Others focus on the slow accumulation of different technologies and behaviors across time. These researchers describe how anatomically modern humans could have been cognitively the same, and what we define as behavioral modernity is just the result of thousands of years of cultural adaptation and learning. Archaeologist Francesco d'Errico, and others, have looked at Neanderthal culture, rather than early human behavior exclusively, for clues into behavioral modernity. Noting that Neanderthal assemblages often portray traits similar to those listed for modern human behavior, researchers stress that the foundations for behavioral modernity may in fact, lie deeper in our hominin ancestors. If both modern humans and Neanderthals express abstract art and complex tools then "modern human behavior" cannot be a derived trait for our species. They argue that the original "human revolution" theory reflects a profound Eurocentric bias. Recent archaeological evidence, they argue, proves that humans evolving in Africa some 300,000 or even 400,000 years ago were already becoming cognitively and behaviourally "modern". These features include blade and microlithic technology, bone tools, increased geographic range, specialized hunting, the use of aquatic resources, long-distance trade, systematic processing and use of pigment, and art and decoration. These items do not occur suddenly together as predicted by the "human revolution" model, but at sites that are widely separated in space and time. This suggests a gradual assembling of the package of modern human behaviours in Africa, and its later export to other regions of the Old World.

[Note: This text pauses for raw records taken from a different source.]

<file path="config.mk">
export PLATFORM = sky130hd
export DESIGN_NAME = mux_resp_fifo
export DESIGN_NICKNAME = d
export VERILOG_FILES = /design/src/rtl/mux_resp_fifo.sv
export SDC_FILE = /design/constraint.sdc
export NUM_CORES = 1
export LEC_CHECK = 0
export CAP_MARGIN = 10
export CORE_UTILIZATION = 49
export CTS_CLUSTER_DIAMETER = 50
export DETAILED_ROUTE_END_ITERATION = 8
export MAX_ROUTING_LAYER = met4
export PLACE_DENSITY = 0.79
export SYNTH_ARGS = -nofsm -noshare
export SYNTH_HDL_FRONTEND = slang
export SYNTH_SLANG_ARGS = --single-unit
</file>
<file path="constraint.sdc">
create_clock -name clk -period 2.6 [get_ports clk]
set_clock_uncertainty 0.15 [all_clocks]
set_input_delay 0.52 -clock clk [delete_from_list [all_inputs] [get_ports clk]]
set_output_delay 0.52 -clock clk [all_outputs]
set_load 0.03 [all_outputs]
</file>
`src/rtl/ft2232h_fifo_model_pkg.sv`:
```
// Shared constants for the FT2232H 245-FIFO device model: byte width,
// default recovery time and the 2-bit handshake FSM encoding.
package ft2232h_pkg;
    localparam int BYTE_W           = 8;
    localparam int RECOVERY_DEFAULT = 2;

    typedef logic [BYTE_W-1:0] byte_t;

    localparam logic [1:0] ST_IDLE  = 2'd0;
    localparam logic [1:0] ST_READ  = 2'd1;
    localparam logic [1:0] ST_WRITE = 2'd2;
    localparam logic [1:0] ST_RECOV = 2'd3;
endpackage

```
`src/rtl/ft2232h_fifo_model_byte_sync_fifo.sv`:
```
// Single-clock byte FIFO with first-word fall-through read. Pointers carry
// one extra wrap bit so full/empty need no separate counter.
module byte_sync_fifo
    import ft2232h_pkg::*;
#(
    parameter int DEPTH_LOG2 = 4
) (
    input  logic  CLK,
    input  logic  RSTn,
    input  byte_t wdata,
    input  logic  we,
    output byte_t rdata,
    input  logic  re,
    output logic  full,
    output logic  empty
);
    localparam int DEPTH = 1 << DEPTH_LOG2;

    byte_t                 mem [DEPTH];
    logic [DEPTH_LOG2:0]   wptr_q;
    logic [DEPTH_LOG2:0]   rptr_q;
    logic                  do_push;
    logic                  do_pop;

    assign empty   = (wptr_q == rptr_q);
    assign full    = (wptr_q[DEPTH_LOG2] != rptr_q[DEPTH_LOG2]) &&
                     (wptr_q[DEPTH_LOG2-1:0] == rptr_q[DEPTH_LOG2-1:0]);
    assign do_push = we && !full;
    assign do_pop  = re && !empty;

    // Head is forced to zero when empty so stale RAM never leaks out.
    assign rdata   = empty ? '0 : mem[rptr_q[DEPTH_LOG2-1:0]];

    always_ff @(posedge CLK or negedge RSTn) begin
        if (!RSTn) begin
            wptr_q <= '0;
            rptr_q <= '0;
        end else begin
            if (do_push) wptr_q <= wptr_q + 1'b1;
            if (do_pop)  rptr_q <= rptr_q + 1'b1;
        end
    end

    always_ff @(posedge CLK) begin
        if (do_push) mem[wptr_q[DEPTH_LOG2-1:0]] <= wdata;
    end
endmodule

```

Between these extremes is the view—currently supported by archaeologists Chris Henshilwood, Curtis Marean, Ian Watts and others—that there was indeed some kind of "human revolution" but that it occurred in Africa and spanned tens of thousands of years. The term "revolution," in this context, would mean not a sudden mutation but a historical development along the lines of the industrial revolution or the Neolithic revolution. In other words, it was a relatively accelerated process, too rapid for ordinary Darwinian "descent with modification" yet too gradual to be attributed to a single genetic or other sudden event. These archaeologists point in particular to the relatively explosive emergence of ochre crayons and shell necklaces, apparently used for cosmetic purposes. These archaeologists see symbolic organisation of human social life as the key transition in modern human evolution. Recently discovered at sites such as Blombos Cave and Pinnacle Point, South Africa, pierced shells, pigments and other striking signs of personal ornamentation have been dated within a time-window of 70,000–160,000 years ago in the African Middle Stone Age, suggesting that the emergence of Homo sapiens coincided, after all, with the transition to modern cognition and behaviour. While viewing the emergence of language as a "revolutionary" development, this school of thought generally attributes it to cumulative social, cognitive and cultural evolutionary processes as opposed to a single genetic mutation.
A further view, taken by archaeologists such as Francesco d'Errico and João Zilhão, is a multi-species perspective arguing that evidence for symbolic culture, in the form of utilised pigments and pierced shells, are also found in Neanderthal sites, independently of any "modern" human influence.
Cultural evolutionary models may also shed light on why although evidence of behavioral modernity exists before 50,000 years ago, it is not expressed consistently until that point. With small population sizes, human groups would have been affected by demographic and cultural evolutionary forces that may not have allowed for complex cultural traits. According to some authors, until population density became significantly high, complex traits could not have been maintained effectively. Some genetic evidence supports a dramatic increase in population size before human migration out of Africa. High local extinction rates within a population also can significantly decrease the amount of diversity in neutral cultural traits, regardless of cognitive ability.